Braz. j. otorhinolaryngol. (Impr.) ; 86(2): 228-236, March-Apr. 2020. tab
Artigo em Inglês | LILACS | ID: biblio-1132575

RESUMO

Abstract Introduction: Pharyngocutaneous fistula is the most significant complication after salvage total laryngectomy in patients who have received previous treatment with radiotherapy with or without chemotherapy. Objective: Our purpose is to review the fistula rate in radiated patients undergoing salvage total laryngectomy, to determine if the use of pectoralis major flap interposition reduces the incidence and duration of fistula and to examine other risk factors. Methods: We made a retrospective review of patients undergoing salvage total laryngectomy for exclusively larynx cancer after failure of primary curative radiotherapy between 2000 and 2017. General data from patients, risk factors and other complications were analyzed.
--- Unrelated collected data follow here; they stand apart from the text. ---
==> config.mk <==
export PLATFORM = sky130hd
export DESIGN_NAME = port_flow_control_config
export DESIGN_NICKNAME = d
export VERILOG_FILES = /design/src/design/port_fc_pkg.sv /design/src/design/port_flow_control_config.sv
export SDC_FILE = /design/constraint.sdc
export NUM_CORES = 1
export LEC_CHECK = 0
export ABC_AREA = 1
export BUFFER_PORTS_ARGS = -buffer_cell sky130_fd_sc_hd__buf_2
export CAP_MARGIN = 20
export CORE_MARGIN = 1
export CORE_UTILIZATION = 50
export DETAILED_ROUTE_END_ITERATION = 16
export PLACE_DENSITY = 0.84
export SYNTH_ARGS = -nofsm -noshare
export SYNTH_HDL_FRONTEND = slang
export SYNTH_SLANG_ARGS = --single-unit
==> constraint.sdc <==
create_clock -name i_mclk -period 2.3 [get_ports i_mclk]
set_input_delay 0 -clock i_mclk [delete_from_list [all_inputs] [get_ports i_mclk]]
set_output_delay 0 -clock i_mclk [all_outputs]
set_load 0.005 [all_outputs]
File: config.mk
export PLATFORM = sky130hd
export DESIGN_NAME = smbus_master_transfer_engine
export DESIGN_NICKNAME = d
export VERILOG_FILES = /design/src/byte_fifo.v /design/src/smbus_master_transfer_engine.v
export VERILOG_INCLUDE_DIRS = /design/src
export SDC_FILE = /design/constraint.sdc
export NUM_CORES = 1
export LEC_CHECK = 0
export BUFFER_PORTS_ARGS = -buffer_cell sky130_fd_sc_hd__buf_2
export CAP_MARGIN = 20
export CORE_MARGIN = 1.5
export CORE_UTILIZATION = 56
export CTS_BUF_LIST = sky130_fd_sc_hd__clkbuf_4 sky130_fd_sc_hd__clkbuf_8
export CTS_CLUSTER_DIAMETER = 50
export DETAILED_ROUTE_END_ITERATION = 8
export MAX_ROUTING_LAYER = met4
export PLACE_DENSITY = 0.72
export SYNTH_ARGS = -nofsm -noshare
export SYNTH_HDL_FRONTEND = slang
export SYNTH_SLANG_ARGS = --single-unit
File: constraint.sdc
create_clock -name clk_sys_i -period 4.9 [get_ports clk_sys_i]
set_input_delay 0.735 -clock clk_sys_i [delete_from_list [all_inputs] [get_ports clk_sys_i]]
set_output_delay 0.735 -clock clk_sys_i [all_outputs]
set_load 0.02 [all_outputs]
Results: We identified 27 patients whose mean age was 66.4 years, mainly male (92.5%). The primary closure group without pectoralis major flap included 14 patients, and the group with pectoralis major flap closure included 13 patients. Pharyngocutaneous fistula was present in 15 patients (55.5%). Global pharyngocutaneous fistula rate was higher in the group of patients without pectoralis major flap comparing with those were the flap was interposed (78.6% versus 30.8%, p = 0.047). Also the pharyngocutaneous fistulas which need to be repaired with surgery (64.3% versus 7.7%, p = 0.03) and large pharyngostomes (64.3% versus 0%, p = 0.0004) were present in a higher rate in the group closed primary without pectoralis major flap. We did not find other risk factors with statistical significance. Oral diet initiation (84 days versus 21.5 days, p = 0.039) and the duration of hospitalization (98.3 days versus 27.2 days, p = 0.0041) were much lower in patients with a preventive pectoralis major flap. Two patients died as a consequence of complications of large pharyngostomes. Conclusions: Prophylactic pectoralis major flap reduced the incidence, severity and duration of fistula and should be considered during salvage total laryngectomy.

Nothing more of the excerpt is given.